Kansas healthcare leaders describe a cascade of negative effects if Congress fails to act:
- Loss of Coverage: Fewer Kansans will afford premiums, driving up the uninsured rate.
- Delayed or Forgone Care: Those without insurance often skip preventative services and delay care for chronic illnesses like diabetes, heart disease, and kidney conditions.
- Strain on Hospitals: More uncompensated care, particularly in rural areas, threatening financial stability of many facilities.
- Gaps Between Medicaid and Marketplace: Many who lose marketplace coverage won’t qualify for Medicaid, leaving them with no safety net.
Preston Sauers, CEO of Kingman Healthcare Center, bluntly summed it up: many patients won’t qualify for Medicaid either — so when the tax credit expires, they lose all coverage simultaneously.
Ascension Via Christi’s CEO Kevin Strecker warned that without congressional action, Kansas is headed into a severe healthcare collapse.

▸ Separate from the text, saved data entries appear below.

**src/rtl/rom_sample_sequencer_if.sv**
```systemverilog
// rom_sample_sequencer_if: control, config, ROM and sample-stream signals of the sequencer
interface rom_sample_sequencer_if #(
  parameter int ADDR_W = 10,
  parameter int DATA_W = 12,
  parameter int DIV_W  = 16
);
  logic              start;
  logic              stop;
  logic              hold;
  logic [DIV_W-1:0]  cfg_div;
  logic [ADDR_W-1:0] cfg_len;
  logic              cfg_loop;
  logic [ADDR_W-1:0] rom_addr;
  logic [DATA_W-1:0] rom_data;
  logic [DATA_W-1:0] sample;
  logic              sample_valid;
  logic              busy;
  logic              done;
  modport master (
    output start, stop, hold, cfg_div, cfg_len, cfg_loop, rom_data,
    input  rom_addr, sample, sample_valid, busy, done
  );
  modport slave (
    input  start, stop, hold, cfg_div, cfg_len, cfg_loop, rom_data,
    output rom_addr, sample, sample_valid, busy, done
  );
endinterface

```
**src/rtl/rom_sample_sequencer.sv**
```systemverilog
// rom_sample_sequencer: paces ROM reads and turns ROM output into a strobed sample stream
module rom_sample_sequencer #(
  parameter int ADDR_W = 10,
  parameter int DATA_W = 12,
  parameter int RD_LAT = 2,
  parameter int DIV_W  = 16
) (
  input logic sys_clk,
  input logic sys_rst,
  rom_sample_sequencer_if.slave bus
);
  typedef enum logic [1:0] {IDLE, RUN, DRAIN} state_t;
  state_t            state;
  logic [DIV_W-1:0]  div, div_l;
  logic [ADDR_W-1:0] len_l, addr;
  logic              loop_l;
  logic [RD_LAT-1:0] pipe;
  logic [DATA_W-1:0] smp;
  logic              valid, busy, done;
  logic              tick, issue, last;
  assign tick  = state == RUN && !bus.hold && div == div_l;
  assign issue = tick && !bus.stop;
  assign last  = addr == len_l;
  assign bus.rom_addr     = addr;
  assign bus.sample       = smp;
  assign bus.sample_valid = valid;
  assign bus.busy         = busy;
  assign bus.done         = done;
  // pipe tracks outstanding reads so rom_data is captured exactly RD_LAT clocks after issue
  always_ff @(posedge sys_clk or posedge sys_rst) begin
    if (sys_rst) begin
      state  <= IDLE;
      div    <= '0;
      div_l  <= '0;
      len_l  <= '0;
      loop_l <= 1'b0;
      addr   <= '0;
      pipe   <= '0;
      smp    <= '0;
      valid  <= 1'b0;
      busy   <= 1'b0;
      done   <= 1'b0;
    end else begin
      pipe  <= RD_LAT'({pipe, issue});
      valid <= pipe[RD_LAT-1];
      if (pipe[RD_LAT-1]) smp <= bus.rom_data;
      done  <= 1'b0;
      case (state)
        IDLE: if (bus.start) begin
          div_l  <= bus.cfg_div;
          len_l  <= bus.cfg_len;
          loop_l <= bus.cfg_loop;
          div    <= '0;
          addr   <= '0;
          busy   <= 1'b1;
          state  <= RUN;
        end
        RUN: if (bus.stop) state <= DRAIN;
        else if (!bus.hold) begin
          div <= tick ? '0 : div + 1'b1;
          if (tick) begin
            addr <= !last ? addr + 1'b1 : loop_l ? '0 : addr;
            if (last && !loop_l) state <= DRAIN;
          end
        end
        DRAIN: if (pipe == '0) begin
          state <= IDLE;
          busy  <= 1'b0;
          done  <= 1'b1;
        end
        default: state <= IDLE;
      endcase
    end
  end
endmodule

```
**src/flat_wrapper.sv**
```systemverilog
// flat-port wrapper written by rule: the top's interface ports become plain ports
module rom_sample_sequencer_flat 
#(
  parameter int ADDR_W = 10,
  parameter int DATA_W = 12,
  parameter int RD_LAT = 2,
  parameter int DIV_W  = 16
)
  (sys_clk, sys_rst, bus_start, bus_stop, bus_hold, bus_cfg_div, bus_cfg_len, bus_cfg_loop, bus_rom_data, bus_rom_addr, bus_sample, bus_sample_valid, bus_busy, bus_done);
  rom_sample_sequencer_if #(.ADDR_W(ADDR_W), .DATA_W(DATA_W), .DIV_W(DIV_W)) bus_i ();
  input logic sys_clk;
  input logic sys_rst;
  input wire logic [$bits(bus_i.start)-1:0] bus_start;
  input wire logic [$bits(bus_i.stop)-1:0] bus_stop;
  input wire logic [$bits(bus_i.hold)-1:0] bus_hold;
  input wire logic [$bits(bus_i.cfg_div)-1:0] bus_cfg_div;
  input wire logic [$bits(bus_i.cfg_len)-1:0] bus_cfg_len;
  input wire logic [$bits(bus_i.cfg_loop)-1:0] bus_cfg_loop;
  input wire logic [$bits(bus_i.rom_data)-1:0] bus_rom_data;
  output wire logic [$bits(bus_i.rom_addr)-1:0] bus_rom_addr;
  output wire logic [$bits(bus_i.sample)-1:0] bus_sample;
  output wire logic [$bits(bus_i.sample_valid)-1:0] bus_sample_valid;
  output wire logic [$bits(bus_i.busy)-1:0] bus_busy;
  output wire logic [$bits(bus_i.done)-1:0] bus_done;
  assign bus_i.start = bus_start;
  assign bus_i.stop = bus_stop;
  assign bus_i.hold = bus_hold;
  assign bus_i.cfg_div = bus_cfg_div;
  assign bus_i.cfg_len = bus_cfg_len;
  assign bus_i.cfg_loop = bus_cfg_loop;
  assign bus_i.rom_data = bus_rom_data;
  assign bus_rom_addr = bus_i.rom_addr;
  assign bus_sample = bus_i.sample;
  assign bus_sample_valid = bus_i.sample_valid;
  assign bus_busy = bus_i.busy;
  assign bus_done = bus_i.done;
  rom_sample_sequencer #(.ADDR_W(ADDR_W), .DATA_W(DATA_W), .RD_LAT(RD_LAT), .DIV_W(DIV_W)) u_core (.sys_clk(sys_clk), .sys_rst(sys_rst), .bus(bus_i));
endmodule
```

Newton Medical Center President Vallerie Gleason added that the state’s congressional delegation must elevate this issue this year.
Projected Costs to Families
Experts estimate that the expiration will significantly increase premium burdens:
Scenario | Estimated Premium Increase | Impact on Families |
---|---|---|
Family of four earning ~$64,000 | Up to $2,500+ annually | Severe disproportionate burden |
Older couple (age 60) | Over $18,000 increase | Could push coverage out of reach |
Increase in uninsured | Uninsured rate could rise by ~32% | Exponential strain on system |
These increases reflect both the loss of subsidy and broader market adjustments in premiums, as insurers attempt to offset lower participation and higher risk pools.
What’s Being Done Now
Hospitals and health systems have banded together to urge Kansas’s congressional delegation for swift legislative action. In a joint letter, multiple providers called for a permanent or multi-year extension of the credits beyond 2025.

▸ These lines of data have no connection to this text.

`src/rtl/dmem_arb_pkg.sv`:
```
// Shared types and constants for the data-memory arbiter (dmem_arbiter).
package dmem_arb_pkg;

  typedef enum logic [1:0] {
    IDLE  = 2'd0,
    ISSUE = 2'd1,
    WAIT  = 2'd2,
    DONE  = 2'd3
  } arb_state_t;

  localparam int P_MEM = 0;
  localparam int P_DBG = 1;
  localparam int CNT_W = 4;

  function automatic logic [1:0] port_onehot(input logic idx);
    return idx ? 2'b10 : 2'b01;
  endfunction

endpackage

```
`src/rtl/dmem_arb_grant.sv`:
```
// Two-port one-hot grant selection.
// DMEM_ARB_RR_EN defined: round robin on ties; undefined: port 0 has fixed priority.
module dmem_arb_grant
  import dmem_arb_pkg::*;
(
  input  logic [1:0] req,
  input  logic       prio,  // port favoured on a tie (the one not granted last)
  output logic [1:0] gnt
);

`ifdef DMEM_ARB_RR_EN
  always_comb begin
    gnt = req;
    if (req == 2'b11) gnt = prio ? 2'b10 : 2'b01;
  end
`else
  logic prio_unused;
  assign prio_unused = prio;

  always_comb begin
    gnt = 2'b00;
    if (req[P_MEM])      gnt[P_MEM] = 1'b1;
    else if (req[P_DBG]) gnt[P_DBG] = 1'b1;
  end
`endif

endmodule

```
`src/rtl/dmem_arbiter.sv`:
```
// Shares the single-port data memory between the MEM stage (port 0) and the loader/debug master (port 1).
// Tie arbitration is round robin when DMEM_ARB_RR_EN is defined, fixed priority to port 0 otherwise.
//
// state | meaning
// IDLE  | no access; sample req_i and grant
// ISSUE | drive chip enable / write enable with the latched command
// WAIT  | count down read latency, capture read data on terminal count
// DONE  | pulse done for the granted port, then one bubble back to IDLE
module dmem_arbiter
  import dmem_arb_pkg::*;
#(
  parameter int AW     = 32,
  parameter int DW     = 32,
  parameter int RD_LAT = 1
) (
  input  logic          clk,
  input  logic          rst,
  input  logic [1:0]    req_i,
  input  logic [1:0]    we_i,
  input  logic [AW-1:0] addr0_i,
  input  logic [AW-1:0] addr1_i,
  input  logic [DW-1:0] wdata0_i,
  input  logic [DW-1:0] wdata1_i,
  output logic [1:0]    done_o,
  output logic [DW-1:0] rdata_o,
  output logic          stall_o,
  output logic          busy_o,
  output logic          mem_ce_o,
  output logic          mem_we_o,
  output logic [AW-1:0] mem_addr_o,
  output logic [DW-1:0] mem_wdata_o,
  input  logic [DW-1:0] mem_rdata_i
);

  arb_state_t       state;
  logic [CNT_W-1:0] cnt;
  logic             gnt_idx;
  logic             rr_ptr;
  logic [1:0]       gnt;

  dmem_arb_grant u_grant (
    .req  (req_i),
    .prio (rr_ptr),
    .gnt  (gnt)
  );

  assign busy_o  = (state != IDLE);
  assign stall_o = req_i[P_MEM] & ~done_o[P_MEM];

  // The command is held in the mem_* registers for the single ISSUE cycle.
  always_ff @(posedge clk or negedge rst) begin
    if (!rst) begin
      state       <= IDLE;
      cnt         <= '0;
      gnt_idx     <= 1'b0;
      rr_ptr      <= 1'b0;
      done_o      <= 2'b00;
      rdata_o     <= '0;
      mem_ce_o    <= 1'b0;
      mem_we_o    <= 1'b0;
      mem_addr_o  <= '0;
      mem_wdata_o <= '0;
    end else begin
      done_o <= 2'b00;
      case (state)
        IDLE: begin
          if (|gnt) begin
            gnt_idx     <= gnt[P_DBG];
            rr_ptr      <= ~gnt[P_DBG];
            mem_ce_o    <= 1'b1;
            mem_we_o    <= gnt[P_DBG] ? we_i[P_DBG] : we_i[P_MEM];
            mem_addr_o  <= gnt[P_DBG] ? addr1_i : addr0_i;
            mem_wdata_o <= gnt[P_DBG] ? wdata1_i : wdata0_i;
            state       <= ISSUE;
          end
        end
        ISSUE: begin
          mem_ce_o    <= 1'b0;
          mem_we_o    <= 1'b0;
          mem_addr_o  <= '0;
          mem_wdata_o <= '0;
          if (mem_we_o) begin
            done_o <= port_onehot(gnt_idx);
            state  <= DONE;
          end else begin
            cnt   <= CNT_W'(RD_LAT - 1);
            state <= WAIT;
          end
        end
        WAIT: begin
          if (cnt == '0) begin
            rdata_o <= mem_rdata_i;
            done_o  <= port_onehot(gnt_idx);
            state   <= DONE;
          end else begin
            cnt <= cnt - CNT_W'(1);
          end
        end
        DONE:    state <= IDLE;
        default: state <= IDLE;
      endcase
    end
  end

endmodule

```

State health leaders and policy advocates are amplifying messaging, warning of community-level impacts such as hospital closures, diminished emergency access, and higher costs for insured patients.

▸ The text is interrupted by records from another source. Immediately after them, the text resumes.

**config.mk**
```make
export PLATFORM = sky130hd
export DESIGN_NAME = sixty_four_bit_serial_subtractor
export DESIGN_NICKNAME = d
export VERILOG_FILES = /design/src/rtl/sixty_four_bit_serial_subtractor.sv
export SDC_FILE = /design/constraint.sdc
export NUM_CORES = 1
export LEC_CHECK = 0
export ABC_CLOCK_PERIOD_IN_PS = 10000
export BUFFER_PORTS_ARGS = -buffer_cell sky130_fd_sc_hd__buf_2
export CORE_ASPECT_RATIO = 1.25
export CORE_UTILIZATION = 46
export DETAILED_ROUTE_END_ITERATION = 12
export GPL_ROUTABILITY_DRIVEN = 0
export PLACE_DENSITY = 0.77
export SLEW_MARGIN = 20
export SYNTH_ARGS = -nofsm -noshare
export SYNTH_HDL_FRONTEND = slang
export SYNTH_SLANG_ARGS = --single-unit
```
**constraint.sdc**
```tcl
create_clock -name clk -period 10 [get_ports clk]
set_input_delay 1.5 -clock clk [delete_from_list [all_inputs] [get_ports clk]]
set_output_delay 1.5 -clock clk [all_outputs]
set_load 0.01 [all_outputs]
```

At the same time, Kansas lawmakers have taken complementary steps: the state recently doubled the Medicaid provider tax rate to 6%, a change supported by many hospitals to boost federal Medicaid reimbursements. That move is viewed as a hedge against insurance market instability.
Political and Policy Hurdles
Extending the credits will require federal legislative action:
- A bill in Congress must be passed before December 31, 2025.
- The extension must earn the president’s signature to take effect prior to the credits sunset.
- The political environment is complicated by broader federal budget negotiations, debates over healthcare funding, and shifting priorities in Washington.
State officials, including Governor Laura Kelly, are speaking publicly about the “disastrous effects” of letting credits expire, urging bipartisan cooperation to preserve coverage for Kansans.
The push from Kansas hospitals to extend enhanced premium tax credits comes not merely from self-interest, but from fear of a wave of uninsured people, collapsing rural hospitals, and a destabilized health coverage system.
Without action, the collapse of these subsidies could trigger a healthcare crisis across Kansas. This battle will come down to whether Congress acts in time to save coverage for hundreds of thousands of families and prevent the ripple effects of lost care, higher costs, and overwhelmed providers.